Algorithms for finding the shortest path between two nodes in a graph have been heavily studied for decades. Half a century ago solutions were found for the specific class of problems that involves finding the path of least length, when edges are weighted with a single metric. For example, although the Bellman-Ford and Dijkstra algorithms use different methodologies, both techniques depend on a single metric where the lengths of paths are found by adding path weights in the conventional way. The situation becomes more complicated when multiple metrics or single metrics other than simple Euclidean distance are involved. In these cases, the definition of ``shortest,'' or ``best'' is not straightforward. In addition, it is not always a simple matter to verify that packets in a distributed network are forwarded on best paths that are guaranteed loop-free.

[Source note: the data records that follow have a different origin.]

Context: an optimization exercise on an open-source flow, tuned for small area and a short achievable clock period. The choices shown serve that exercise and are no tape-out recipe.
Where RTL was checked, it was by simulation tests only, not by an equivalence proof against the original.
No functional check of the RTL was part of runs 3 to 6.
Power and IR drop assume default switching activity.

[flow/config.mk]
export PLATFORM = sky130hd
export DESIGN_NAME = apb_top
export DESIGN_NICKNAME = apb_top
export VERILOG_FILES = /design/flow/design.v
export SDC_FILE = /design/flow/constraint.sdc
export NUM_CORES = 4
export LEC_CHECK = 0
export CAP_MARGIN = 20
export CORE_MARGIN = 2
export CORE_UTILIZATION = 40
export PLACE_DENSITY = 0.6
export SLEW_MARGIN = 20
[flow/run.sh]
#!/bin/bash
# synth_recipe.tcl (not shown) runs the flow's synth.tcl, then flattens the netlist and writes it again
# the make line also repeats each setting of config.mk as NAME=value (left out here)
make -C /OpenROAD-flow-scripts/flow DESIGN_CONFIG=/design/flow/config.mk WORK_HOME=/design/flow/orfs CLKGATE_MAP_FILE= SYNTH_SCRIPT=/design/flow/synth_recipe.tcl finish
[flow/constraint.sdc]
create_clock -name core_clock -period 5.0 [get_ports {PCLK}]
set_input_delay 1.0000 -clock core_clock [delete_from_list [all_inputs] [get_ports {PCLK}]]
set_output_delay 1.0000 -clock core_clock [all_outputs]
set_load 0.01 [all_outputs]
[flow/design.v]
module master_apb #(parameter ADDR_WIDTH=8, parameter DATA_WIDTH =8, parameter STATE=2 )(
input PCLK,
input PRESETn,
input [ADDR_WIDTH-1:0] apb_write_paddr,
input [DATA_WIDTH-1:0] apb_write_data,
input [ADDR_WIDTH-1:0] apb_read_paddr,
input READ_WRITE,
input PREADY,
input transfer,
input [DATA_WIDTH-1:0] PRDATA,
output PWRITE,
output reg PSEL,
output reg PENABLE,
output [ADDR_WIDTH-1:0] PADDR,
output reg[DATA_WIDTH-1:0] PWDATA,
output reg [DATA_WIDTH-1:0] apb_read_data_out
);
parameter IDLE=2'b00;
parameter SETUP=2'b01;
parameter ACCESS=2'b11;
reg [STATE-1:0] current_state,next_state;
wire [DATA_WIDTH-1:0] temp_read;
always @(posedge PCLK or negedge PRESETn)
begin
if(!PRESETn)
current_state<=IDLE;
else
current_state<=next_state;
end
always @(*)
begin
case (current_state)
IDLE: 
begin
if(transfer==1'b1)
next_state=SETUP;
else
next_state=IDLE;
end
SETUP:
begin
next_state=ACCESS;
end
ACCESS:
begin
if(PREADY==1'b1&&transfer==1'b1)
next_state=SETUP;
else if(PREADY==1'b1&&transfer==1'b0)
next_state=IDLE;
else
next_state=ACCESS;
end
default:
next_state=IDLE;
endcase
end
always@(*)
begin
PWDATA='b0;
case(current_state)
IDLE:
begin
PSEL=1'b0;
PENABLE=1'b0;
end
SETUP:
begin
PSEL=1'b1;
PENABLE=1'b0;
PWDATA=apb_write_data;
end
ACCESS:
begin
PSEL=1'b1;
PENABLE=1'b1;
PWDATA=apb_write_data;
end
default:
begin
PSEL=1'b0;
PENABLE=1'b0;
end
endcase
end
always @(posedge PCLK or negedge PRESETn)
begin
if(!PRESETn)
apb_read_data_out<='b0;
else if (current_state==ACCESS && PWRITE==1'b0)
apb_read_data_out<=PRDATA;
end
assign PWRITE=READ_WRITE;
assign PADDR= READ_WRITE?apb_write_paddr:apb_read_paddr;
endmodule
module RAM_slave #(parameter ADDRESS=8, parameter DATA=8, parameter LOCATION=64, parameter STATES=3)(
input PWRITE,PCLK,PRESETn,
input PSEL1,
input PENABLE,
input [ADDRESS-1:0] paddr,
input [DATA-1:0] pwdata,
output reg [DATA-1:0] prdata,
output reg PREADY
);
parameter IDLE=2'b00;
parameter TRANSFER=2'b01;
parameter WRITE=2'b11;
parameter READ=2'b10;
localparam AW=$clog2(LOCATION);
reg [STATES-1:0] current_state,next_state;
reg [DATA-1:0] memory [0:LOCATION-1];
integer i;
always @(posedge PCLK or negedge PRESETn )
begin
if(!PRESETn)
current_state<=IDLE;
else
current_state<=next_state;
end
always @(*)
begin
case (current_state)
IDLE: 
if(PSEL1==1'b1)
next_state=TRANSFER;
else 
next_state=IDLE;
TRANSFER:
next_state=IDLE;
default:
next_state=IDLE;
endcase
end
always @(*)
if(!PRESETn)
begin
prdata='b0;
PREADY=1'b0;
end
else
begin
    case(current_state)
    IDLE:
    begin
        prdata='b0;
        PREADY=1'b0;
    end
    TRANSFER:
    begin
        PREADY=1'b1;
	if(PWRITE==1'b0)
	if(paddr<LOCATION)
	prdata=memory[paddr[AW-1:0]];
	else
	prdata='b0;	
        else
	 prdata='b0;
    end
default:
begin
prdata='b0;
        PREADY=1'b0;
end
    endcase
end
always @(posedge PCLK or negedge PRESETn)
begin
if(!PRESETn)
begin
    for(i=0;i<LOCATION;i=i+1)
    memory[i]<='b0;
end
else if(current_state==TRANSFER&&PWRITE==1'b1&&paddr<LOCATION)
memory[paddr[AW-1:0]]<=pwdata;
end
endmodule
module apb_top #(parameter ADDRESS=8, parameter DATA =8, parameter LOCATION=64)(
input PCLK,PRESETn,transfer,READ_WRITE,
input [ADDRESS-1:0] apb_write_paddr,apb_read_paddr,
input [DATA-1:0] apb_write_data,
output [DATA-1:0] apb_read_data_out);
wire PWRITE;
wire PREADY;
wire PSEL1;
wire PENABLE;
wire [ADDRESS-1:0] paddr;
wire [DATA-1:0] pwdata,prdata;
master_apb #(.ADDR_WIDTH(ADDRESS),.DATA_WIDTH(DATA)) master(
.PCLK(PCLK),
.PRESETn(PRESETn),
.apb_write_paddr(apb_write_paddr),
.apb_write_data(apb_write_data),
.apb_read_paddr(apb_read_paddr),
.READ_WRITE(READ_WRITE),
.PREADY(PREADY),
.transfer(transfer),
.PRDATA(prdata),
.PWRITE(PWRITE),
.PSEL(PSEL1),
.PENABLE(PENABLE),
.PADDR(paddr),
.PWDATA(pwdata),
.apb_read_data_out(apb_read_data_out));
RAM_slave #(.ADDRESS(ADDRESS),.DATA(DATA), .LOCATION(LOCATION)) slave_dut (
.PWRITE(PWRITE),
.PCLK(PCLK),
.PRESETn(PRESETn),
.PSEL1(PSEL1),
.PENABLE(PENABLE),
.paddr(paddr),
.pwdata(pwdata),
.prdata(prdata),
.PREADY(PREADY)
);
endmodule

We call the set of edge weights, plus the rules that determine how paths are concatenated and compared, the path algebra. We find that the structure of a path algebra is the key to understanding how packets will be forwarded in a distributed network; specifically whether they will be forwarded on best, loop-free paths. This is independent of any path-finding algorithm. We show that ``best'' paths and loop-free paths are separate (albeit subtly related) properties, that are dependent on whether or not a path algebra is monotonic and strictly bounded. We examine examples of path algebras that possess various combinations of those two properties in order to illustrate how they affect the construction of forwarding paths. Finally, we prove that if a path algebra is monotonic and strictly bounded, it is guaranteed to produce forwarding paths that are best and loop-free.
Previous works have introduced these ideas in separate contexts. We provide a consistent framework and prove general concepts that have only been introduced or discussed in special cases.